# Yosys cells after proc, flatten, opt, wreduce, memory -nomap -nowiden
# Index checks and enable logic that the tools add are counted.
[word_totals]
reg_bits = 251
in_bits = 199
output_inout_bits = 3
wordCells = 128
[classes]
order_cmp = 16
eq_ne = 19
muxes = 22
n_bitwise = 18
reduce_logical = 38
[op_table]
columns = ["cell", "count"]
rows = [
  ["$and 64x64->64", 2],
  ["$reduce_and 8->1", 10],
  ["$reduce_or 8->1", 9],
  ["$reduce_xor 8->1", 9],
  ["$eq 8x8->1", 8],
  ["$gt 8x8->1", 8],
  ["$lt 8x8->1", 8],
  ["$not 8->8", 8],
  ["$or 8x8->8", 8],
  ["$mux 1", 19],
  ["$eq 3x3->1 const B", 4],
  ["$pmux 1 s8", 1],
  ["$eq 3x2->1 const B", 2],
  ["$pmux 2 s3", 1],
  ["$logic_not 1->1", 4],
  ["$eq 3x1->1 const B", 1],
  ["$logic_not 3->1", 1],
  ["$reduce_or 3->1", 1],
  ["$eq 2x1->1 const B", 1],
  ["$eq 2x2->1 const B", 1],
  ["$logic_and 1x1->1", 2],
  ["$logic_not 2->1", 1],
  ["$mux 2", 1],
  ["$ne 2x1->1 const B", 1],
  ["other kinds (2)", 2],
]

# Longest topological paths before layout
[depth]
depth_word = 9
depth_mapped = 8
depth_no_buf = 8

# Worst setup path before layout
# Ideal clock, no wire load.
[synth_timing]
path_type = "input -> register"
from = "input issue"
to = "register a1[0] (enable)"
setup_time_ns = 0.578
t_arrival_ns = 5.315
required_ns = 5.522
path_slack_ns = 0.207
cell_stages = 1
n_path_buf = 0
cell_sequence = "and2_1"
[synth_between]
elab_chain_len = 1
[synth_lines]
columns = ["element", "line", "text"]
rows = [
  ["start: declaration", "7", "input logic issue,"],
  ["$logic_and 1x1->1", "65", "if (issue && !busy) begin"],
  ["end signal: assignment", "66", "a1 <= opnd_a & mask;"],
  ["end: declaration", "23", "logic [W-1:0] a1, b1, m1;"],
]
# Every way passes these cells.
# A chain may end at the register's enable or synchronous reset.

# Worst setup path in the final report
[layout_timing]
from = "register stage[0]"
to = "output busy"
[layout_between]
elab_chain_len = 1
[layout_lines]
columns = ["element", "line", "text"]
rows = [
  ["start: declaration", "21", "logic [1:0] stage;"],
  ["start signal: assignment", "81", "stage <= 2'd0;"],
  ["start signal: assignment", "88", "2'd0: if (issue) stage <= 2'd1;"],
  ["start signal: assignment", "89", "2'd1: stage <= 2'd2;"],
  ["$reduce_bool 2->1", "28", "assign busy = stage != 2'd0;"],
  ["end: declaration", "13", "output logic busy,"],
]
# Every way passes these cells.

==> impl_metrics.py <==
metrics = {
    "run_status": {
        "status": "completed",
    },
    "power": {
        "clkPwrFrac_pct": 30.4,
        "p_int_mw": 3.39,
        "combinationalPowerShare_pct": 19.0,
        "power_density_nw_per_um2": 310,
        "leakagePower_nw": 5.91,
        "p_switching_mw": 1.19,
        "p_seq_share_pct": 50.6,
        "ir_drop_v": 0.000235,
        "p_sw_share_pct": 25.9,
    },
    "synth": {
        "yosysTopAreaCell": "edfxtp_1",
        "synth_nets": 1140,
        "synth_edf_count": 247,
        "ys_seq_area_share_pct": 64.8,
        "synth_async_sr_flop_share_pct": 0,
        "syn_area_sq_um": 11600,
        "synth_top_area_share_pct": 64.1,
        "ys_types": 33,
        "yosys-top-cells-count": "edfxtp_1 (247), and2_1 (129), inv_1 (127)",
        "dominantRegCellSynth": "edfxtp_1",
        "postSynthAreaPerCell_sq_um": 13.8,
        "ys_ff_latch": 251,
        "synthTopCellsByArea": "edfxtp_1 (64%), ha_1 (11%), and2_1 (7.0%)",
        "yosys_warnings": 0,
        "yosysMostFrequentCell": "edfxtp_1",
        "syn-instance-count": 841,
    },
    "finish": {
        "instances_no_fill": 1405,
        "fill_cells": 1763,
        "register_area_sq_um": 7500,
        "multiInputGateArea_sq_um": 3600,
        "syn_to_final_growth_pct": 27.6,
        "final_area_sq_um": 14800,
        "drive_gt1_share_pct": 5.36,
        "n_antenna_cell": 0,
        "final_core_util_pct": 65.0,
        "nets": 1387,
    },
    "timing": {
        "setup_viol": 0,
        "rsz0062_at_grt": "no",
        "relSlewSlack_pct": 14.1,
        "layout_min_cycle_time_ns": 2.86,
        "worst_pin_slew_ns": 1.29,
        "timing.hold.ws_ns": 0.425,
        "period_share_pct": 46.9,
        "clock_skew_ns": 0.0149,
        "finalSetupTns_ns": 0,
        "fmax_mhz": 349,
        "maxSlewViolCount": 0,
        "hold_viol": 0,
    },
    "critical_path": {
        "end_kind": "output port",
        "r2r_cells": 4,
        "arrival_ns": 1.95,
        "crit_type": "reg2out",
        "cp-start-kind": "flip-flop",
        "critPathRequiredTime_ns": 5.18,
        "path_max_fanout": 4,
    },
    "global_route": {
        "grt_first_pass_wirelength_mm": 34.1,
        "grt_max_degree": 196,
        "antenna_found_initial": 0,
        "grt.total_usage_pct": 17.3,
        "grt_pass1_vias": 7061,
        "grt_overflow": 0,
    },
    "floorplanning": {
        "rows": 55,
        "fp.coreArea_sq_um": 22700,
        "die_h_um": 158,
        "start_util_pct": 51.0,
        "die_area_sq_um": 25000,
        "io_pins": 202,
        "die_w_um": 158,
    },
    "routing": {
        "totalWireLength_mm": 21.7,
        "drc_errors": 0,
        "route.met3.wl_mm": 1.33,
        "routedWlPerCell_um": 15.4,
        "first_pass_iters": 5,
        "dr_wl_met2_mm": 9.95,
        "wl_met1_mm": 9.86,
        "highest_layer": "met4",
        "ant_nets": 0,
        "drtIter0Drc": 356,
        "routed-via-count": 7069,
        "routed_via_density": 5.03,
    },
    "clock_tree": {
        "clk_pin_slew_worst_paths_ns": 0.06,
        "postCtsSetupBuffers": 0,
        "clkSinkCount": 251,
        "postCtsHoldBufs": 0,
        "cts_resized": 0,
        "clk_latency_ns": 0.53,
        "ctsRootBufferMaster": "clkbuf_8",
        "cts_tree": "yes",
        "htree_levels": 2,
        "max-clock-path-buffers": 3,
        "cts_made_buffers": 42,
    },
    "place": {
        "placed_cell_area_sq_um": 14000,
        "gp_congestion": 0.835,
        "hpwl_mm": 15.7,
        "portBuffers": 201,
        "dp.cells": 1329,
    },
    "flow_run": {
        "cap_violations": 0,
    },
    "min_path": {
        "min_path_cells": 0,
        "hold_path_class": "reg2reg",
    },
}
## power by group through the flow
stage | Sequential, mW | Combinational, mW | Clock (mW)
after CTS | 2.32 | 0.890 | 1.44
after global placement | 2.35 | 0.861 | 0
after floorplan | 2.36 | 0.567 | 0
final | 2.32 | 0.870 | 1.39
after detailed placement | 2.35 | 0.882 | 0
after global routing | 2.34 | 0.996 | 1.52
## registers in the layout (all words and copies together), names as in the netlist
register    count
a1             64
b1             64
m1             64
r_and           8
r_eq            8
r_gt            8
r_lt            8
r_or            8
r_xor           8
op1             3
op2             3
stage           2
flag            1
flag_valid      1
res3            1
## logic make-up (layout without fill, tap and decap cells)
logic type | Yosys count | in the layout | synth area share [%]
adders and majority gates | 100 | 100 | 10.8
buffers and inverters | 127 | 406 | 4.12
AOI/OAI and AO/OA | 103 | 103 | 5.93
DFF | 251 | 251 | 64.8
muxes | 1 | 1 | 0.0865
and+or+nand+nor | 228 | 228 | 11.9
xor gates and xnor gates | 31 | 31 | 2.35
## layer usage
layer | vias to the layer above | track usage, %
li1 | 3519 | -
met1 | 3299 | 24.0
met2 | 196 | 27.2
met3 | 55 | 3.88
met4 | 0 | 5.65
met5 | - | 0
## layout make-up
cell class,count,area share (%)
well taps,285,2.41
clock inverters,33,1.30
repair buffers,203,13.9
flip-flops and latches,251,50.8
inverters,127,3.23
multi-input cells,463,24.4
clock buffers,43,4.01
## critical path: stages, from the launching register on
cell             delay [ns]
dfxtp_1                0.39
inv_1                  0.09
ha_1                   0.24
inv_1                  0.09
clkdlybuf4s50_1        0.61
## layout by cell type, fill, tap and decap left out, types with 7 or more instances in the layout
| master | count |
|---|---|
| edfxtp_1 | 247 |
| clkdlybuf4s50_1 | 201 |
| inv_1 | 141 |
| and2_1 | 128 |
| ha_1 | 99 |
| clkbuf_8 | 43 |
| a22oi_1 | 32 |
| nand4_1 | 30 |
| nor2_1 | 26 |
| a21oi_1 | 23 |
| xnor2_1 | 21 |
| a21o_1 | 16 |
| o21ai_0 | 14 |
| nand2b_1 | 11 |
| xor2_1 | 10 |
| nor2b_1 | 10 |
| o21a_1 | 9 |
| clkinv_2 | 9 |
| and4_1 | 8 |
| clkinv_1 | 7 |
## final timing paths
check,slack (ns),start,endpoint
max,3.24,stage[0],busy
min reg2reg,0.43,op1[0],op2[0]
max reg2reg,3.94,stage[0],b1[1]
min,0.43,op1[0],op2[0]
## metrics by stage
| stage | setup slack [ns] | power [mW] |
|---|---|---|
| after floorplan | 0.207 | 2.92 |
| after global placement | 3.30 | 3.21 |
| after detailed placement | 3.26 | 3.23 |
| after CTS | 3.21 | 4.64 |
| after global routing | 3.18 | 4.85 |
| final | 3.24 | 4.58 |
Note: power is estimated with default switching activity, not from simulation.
--- src/rtl/idr_pkg.sv ---
package idr_pkg;
    localparam int ID_W  = 8;
    localparam int VEC_W = 8;

    localparam logic [2:0] MODE_FIXED  = 3'd0;
    localparam logic [2:0] MODE_LOWEST = 3'd1;

    typedef enum logic {
        ST_IDLE = 1'b0,
        ST_SEND = 1'b1
    } idr_state_e;

    typedef struct packed {
        logic [VEC_W-1:0] vector;
        logic             level;
    } idr_job_t;
endpackage

--- src/rtl/idr_target_mask.sv ---
module idr_target_mask
    import idr_pkg::*;
#(
    parameter int NUM_CPU = 8
) (
    input  logic [ID_W-1:0]         dest,
    input  logic                    logical,
    input  logic [NUM_CPU-1:0]      present,
    input  logic [NUM_CPU*ID_W-1:0] phys_flat,
    input  logic [NUM_CPU*ID_W-1:0] log_flat,
    output logic [NUM_CPU-1:0]      tgt_mask
);
    localparam logic [ID_W-1:0] BCAST = '1;

    logic [NUM_CPU-1:0] phys_hit;
    logic [NUM_CPU-1:0] log_hit;
    logic [NUM_CPU-1:0] first_hit;

    for (genvar g = 0; g < NUM_CPU; g++) begin : g_cmp
        assign phys_hit[g] = present[g] && (phys_flat[g*ID_W +: ID_W] == dest);
        assign log_hit[g]  = present[g] && (|(log_flat[g*ID_W +: ID_W] & dest));
    end

    always_comb begin
        logic found;
        found     = 1'b0;
        first_hit = '0;
        for (int i = 0; i < NUM_CPU; i++) begin
            if (phys_hit[i] && !found) begin
                first_hit[i] = 1'b1;
                found        = 1'b1;
            end
        end
    end

    always_comb begin
        if (logical)
            tgt_mask = (dest == '0) ? '0 : log_hit;
        else if (dest == BCAST)
            tgt_mask = present;
        else
            tgt_mask = first_hit;
    end
endmodule

--- src/rtl/idr_prio_pick.sv ---
module idr_prio_pick #(
    parameter int NUM_CPU = 8,
    parameter int PRIO_W  = 8
) (
    input  logic [NUM_CPU-1:0]        cand,
    input  logic [NUM_CPU*PRIO_W-1:0] prio_flat,
    output logic [NUM_CPU-1:0]        win_onehot
);
    always_comb begin
        logic              found;
        logic [PRIO_W-1:0] best;
        found      = 1'b0;
        best       = '0;
        win_onehot = '0;
        for (int i = 0; i < NUM_CPU; i++) begin
            if (cand[i] && (!found || prio_flat[i*PRIO_W +: PRIO_W] < best)) begin
                found      = 1'b1;
                best       = prio_flat[i*PRIO_W +: PRIO_W];
                win_onehot = '0;
                win_onehot[i] = 1'b1;
            end
        end
    end
endmodule

--- src/rtl/intr_dest_resolver.sv ---
module intr_dest_resolver
    import idr_pkg::*;
#(
    parameter int NUM_CPU = 8,
    parameter int PRIO_W  = 8,
    localparam int IDX_W  = (NUM_CPU > 1) ? $clog2(NUM_CPU) : 1
) (
    input  logic                      clk,
    input  logic                      rst,
    input  logic                      req_valid,
    output logic                      req_ready,
    input  logic [ID_W-1:0]           req_dest,
    input  logic                      req_logical,
    input  logic [2:0]                req_mode,
    input  logic [VEC_W-1:0]          req_vec,
    input  logic                      req_level,
    input  logic [NUM_CPU-1:0]        cpu_present,
    input  logic [NUM_CPU*ID_W-1:0]   cpu_phys_id,
    input  logic [NUM_CPU*ID_W-1:0]   cpu_log_id,
    input  logic [NUM_CPU*PRIO_W-1:0] cpu_prio,
    output logic                      inj_valid,
    input  logic                      inj_ready,
    output logic [IDX_W-1:0]          inj_cpu,
    output logic [VEC_W-1:0]          inj_vector,
    output logic                      inj_level,
    output logic                      done,
    output logic                      unsupported
);
    idr_state_e         state_q;
    idr_job_t           job_q;
    logic [NUM_CPU-1:0] pend_q;
    logic               done_q;
    logic               unsup_q;

    logic [NUM_CPU-1:0] tgt_mask;
    logic [NUM_CPU-1:0] win_onehot;
    logic [NUM_CPU-1:0] sel_mask;
    logic [NUM_CPU-1:0] cur_onehot;
    logic [NUM_CPU-1:0] pend_next;
    logic [IDX_W-1:0]   cur_idx;
    logic               accept;
    logic               is_fixed;
    logic               is_lowest;

    idr_target_mask #(.NUM_CPU(NUM_CPU)) mask_i (
        .dest      (req_dest),
        .logical   (req_logical),
        .present   (cpu_present),
        .phys_flat (cpu_phys_id),
        .log_flat  (cpu_log_id),
        .tgt_mask  (tgt_mask)
    );

    idr_prio_pick #(.NUM_CPU(NUM_CPU), .PRIO_W(PRIO_W)) pick_i (
        .cand       (tgt_mask),
        .prio_flat  (cpu_prio),
        .win_onehot (win_onehot)
    );

    assign req_ready = (state_q == ST_IDLE);
    assign accept    = req_valid && req_ready;
    assign is_fixed  = (req_mode == MODE_FIXED);
    assign is_lowest = (req_mode == MODE_LOWEST);
    assign sel_mask  = is_lowest ? win_onehot : tgt_mask;

    always_comb begin
        logic found;
        found      = 1'b0;
        cur_idx    = '0;
        cur_onehot = '0;
        for (int i = 0; i < NUM_CPU; i++) begin
            if (pend_q[i] && !found) begin
                found         = 1'b1;
                cur_idx       = IDX_W'(i);
                cur_onehot[i] = 1'b1;
            end
        end
    end

    assign pend_next = pend_q & ~cur_onehot;

    always_ff @(posedge clk) begin
        if (rst) begin
            state_q <= ST_IDLE;
            job_q   <= '0;
            pend_q  <= '0;
            done_q  <= 1'b0;
            unsup_q <= 1'b0;
        end else begin
            done_q  <= 1'b0;
            unsup_q <= 1'b0;
            case (state_q)
                ST_IDLE: begin
                    if (accept) begin
                        job_q.vector <= req_vec;
                        job_q.level  <= req_level;
                        if (!is_fixed && !is_lowest) begin
                            unsup_q <= 1'b1;
                            done_q  <= 1'b1;
                        end else if (sel_mask == '0) begin
                            done_q  <= 1'b1;
                        end else begin
                            pend_q  <= sel_mask;
                            state_q <= ST_SEND;
                        end
                    end
                end
                ST_SEND: begin
                    if (inj_ready) begin
                        pend_q <= pend_next;
                        if (pend_next == '0) begin
                            done_q  <= 1'b1;
                            state_q <= ST_IDLE;
                        end
                    end
                end
                default: state_q <= ST_IDLE;
            endcase
        end
    end

    assign inj_valid   = (state_q == ST_SEND);
    assign inj_cpu     = cur_idx;
    assign inj_vector  = job_q.vector;
    assign inj_level   = job_q.level;
    assign done        = done_q;
    assign unsupported = unsup_q;
endmodule

--- config.mk ---
export PLATFORM = sky130hd
export DESIGN_NAME = intr_dest_resolver
export DESIGN_NICKNAME = d
export VERILOG_FILES = /design/src/rtl/idr_pkg.sv /design/src/rtl/idr_target_mask.sv /design/src/rtl/idr_prio_pick.sv /design/src/rtl/intr_dest_resolver.sv
export SDC_FILE = /design/constraint.sdc
export NUM_CORES = 1
export LEC_CHECK = 0
export BUFFER_PORTS_ARGS = -buffer_cell sky130_fd_sc_hd__buf_2
export CORE_MARGIN = 1
export CORE_UTILIZATION = 43
export CTS_CLUSTER_DIAMETER = 100
export DETAILED_ROUTE_END_ITERATION = 8
export PLACE_DENSITY = 0.79
export SLEW_MARGIN = 20
export SYNTH_ARGS = -nofsm -noshare
export SYNTH_HDL_FRONTEND = slang
export SYNTH_SLANG_ARGS = --single-unit
--- constraint.sdc ---
create_clock -name clk -period 17.55 [get_ports clk]
set_input_delay 2.6325 -clock clk [delete_from_list [all_inputs] [get_ports clk]]
set_output_delay 2.6325 -clock clk [all_outputs]
set_load 0.02 [all_outputs]
==> run summary, run 1 <==
Status: finished clean
Root buffer cell: clkbuf_8
Die area: 11540 sq um
Leak pwr: 3.051 nW
Async S/R FF share, synth: 0
Total power: 0.2841 mW
Chip height: 107.4 um
Worst skew pair latency: 0.26 ns
Total Routing Usage GR: 0.2852
Pre-Repair DR Iteration Count: 7
Critical path data arrival time: 16.60 ns
Min-delay worst type: reg -> reg
Clock Path Buffers: 2
Clock sink count: 20
Initial core utilization: 0.4408
Most frequent cells in the layout: 240 x buf_2, 55 x nand2_1, 49 x ha_1
DR vias: 5914
Req. time, crit path: 17.74 ns
Cell mode on critical path: ha_1
Routed WL per cell: 16.61 um
Setup Skew: 0.003433 ns
Largest net degree at the start of global routing: 23
Die width: 107.4 um
Final Hold Fails: 0
Synthesis-stage register bit count: 20
Fin Setup TNS: 0 ns
Max Fclk: 60.93 MHz
Tmin final: 16.41 ns
# H-tree levels: 1
Total Wirelength: 17100 um
Area grow syn2layout: 32.05%
Max Cap Viol: 0
Most common cell after layout, fill and taps aside: buf_2
Diode count: 0
Num ports: 241
Yosys warns: 0
Global-route wire length before repair: 26620 um
Critical path endpoint category: register
Post-synthesis sequential area ratio: 0.08379
CTS tree: done
RD Place Congestion: 0.9898
Vias per cell: 5.747
Synthesized Nets: 928
Max stage delay on crit path: 0.55 ns
Placed Cells incl. Taps: 1024
Vias in the first global route: 5479
Synth area leaders: ha_1 13%, dfxtp_1 8.4%, xnor2_1 6.4%
Unique masters post-synth: 78
Final #Nets: 1164
Peak VDD IR: 0.00002706 V
Post-synth EDFFs: 0
Met3 Use GR: 0.04479
Max Slew Vio Count: 0
Final setup violation count: 0
Yosys top cell area share: 0.1283
Hpwl dp: 14370 um
Syn Area/Cell: 7.306 sq um
GR Layer Usage met1: 0.3999
Met2 Resource Use GR: 0.4590
Cell area power density: 45.02 nW/um^2
Core box area: 10840 sq um
Startpoint Class: primary input
# DRC: 0
DRT antenna net count: 0
Port-buffer cells: 240
Ys flop type: dfxtp_1
Final Util: 0.5821
Max FO, Critical Path: 14
Remaining global-route overflow: 0
Worst-Margin Slew: 0.9644 ns
Non-filler cells, final: 1029
Mapped Area: 4778 sq um
Iter 0 DRT Violations: 463
Share of cells above drive strength 1: 0.3532
CP Class: in -> reg
Cell count after synthesis: 654
CTS clk-pin slew, worst paths: 0.07 ns
Total CTS buffers: 3
Slowest CP cell: or4_4
Period utilisation layout: 0.9352
Initial antenna violation count: 0
Area leader, netlist: ha_1
Top Usage Layer GRT: met2
Slew Limit Headroom: 0.3503
Hold Slack: 0.4526 ns
Num rows: 38
[critical path: cells and delay by family]
kind	cells	cell delay, ns
mux	4	1.31
simple gates	18	3.83
buf+inv	10	1.20
fa+ha+maj	7	1.77
compound gates	29	5.87
[metal layers]
metal	share of wire	vias up	wire (um)
met3	0.086	20	1476
li1	-	2924	-
met2	0.44	302	7589
met4	0.012	0	204
met1	0.46	2668	7825
met5	0	-	0
[flip-flops by register name, summed over array words and instances (netlist names)]
signal,cells
inj_vector,8
inj_level,1
pend_q,8
unsupported,1
done,1
inj_valid,1
[cell type report]
type                    instances  area, sq um
clock buffers                   4        55.05
repair buffers                262         1366
fillers                      1045         4531
flip-flops and latches         20        400.4
well taps                     140        175.2
multi-input cells             555         4133
inverters                      48        180.2
[Yosys cell counts (3+ instances only)]
library cell and number:
nand3_1 18, a21o_1 20, mux2i_1 8, xor2_1 29, and3_1 4, a221oi_1 4, inv_1 48, a32oi_1 5
a22oi_1 26, nor3_1 18, nor2b_1 8, nor4_1 9, a21oi_1 38, buf_2 5, a211oi_1 3, o41ai_1 3
nand3b_1 4, a31oi_1 10, or3_1 3, xnor2_1 35, o21a_1 5, mux2_2 21, o21ai_1 5, dfxtp_1 20
nor2_1 40, and4_1 3, o21ai_0 32, nand2_1 55, a32o_1 4, a22o_1 3, o211ai_1 5, ha_1 49
o22ai_1 3, o31a_1 3, nand2b_1 8, nand4_1 23, buf_1 7, clkbuf_1 15
[stage by stage]
stage,setup slack (ns),cell area [sq um]
floorplan,0.5152,4778
global placement,0.4697,6167
detailed placement,0.02853,6167
CTS,0.2298,6222
global route,-0.003698,6310
finish,1.137,6310
[cells by family after synthesis]
| kind of cell | synth area share |
|---|---|
| buffers and inverters | 0.06808 |
| flip-flops | 0.08379 |
| XOR/XNOR | 0.1173 |
| AND/OR/NAND/NOR | 0.2213 |
| multiplexers | 0.06625 |
| adder cells (fa/ha/maj) | 0.1325 |
| AO/OA/AOI/OAI | 0.3108 |
[power by group]
group          internal [mW]  switching, mW
sequential            0.0474        0.00149
combinational         0.0916          0.108
clock                 0.0200         0.0154
total                  0.159          0.125
[path summary, 6_finish.rpt]
path                  from       endpoint  slack [ns]  cells past startpoint
max            req_dest[4]      pend_q[2]        1.14                     68
min          inj_vector[3]  inj_vector[3]        0.45                      2
max reg2reg      inj_valid      pend_q[5]       15.05                      7
min reg2reg  inj_vector[3]  inj_vector[3]        0.45                      2
[timing repair]
item | CTS | global route
setup endpoints to repair | 0 | 10
gates resized for setup | 0 | 14
hold buffers | 0 | 0
buffers inserted | 0 | 1
Power figures use the tool's default switching activity.
==> inputs of run 2 (changes only) <==
==> constraint.sdc (replaced) <==
create_clock -name clk -period 17.55 [get_ports clk]
set_input_delay 1.755 -clock clk [delete_from_list [all_inputs] [get_ports clk]]
set_output_delay 1.755 -clock clk [all_outputs]
set_load 0.02 [all_outputs]
==> run 2 against run 1 <==
Net effect: first-iteration DRC count decreased by 9.1%; highest routed layer unchanged; largest cell class unchanged; clock-buffer cell count unchanged; largest power group unchanged; die area unchanged; hold slack improved by 0.0048 ns; global-route usage decreased by 0.21 points; power decreased by 1.8%.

──────

## Exercise prompt
Take the entries above and return only the lines from the one with "0.207 | 2.92 |" to the one with "3.24 | 4.58 |", both included, unchanged.

## Solution
| after floorplan | 0.207 | 2.92 |
| after global placement | 3.30 | 3.21 |
| after detailed placement | 3.26 | 3.23 |
| after CTS | 3.21 | 4.64 |
| after global routing | 3.18 | 4.85 |
| final | 3.24 | 4.58 |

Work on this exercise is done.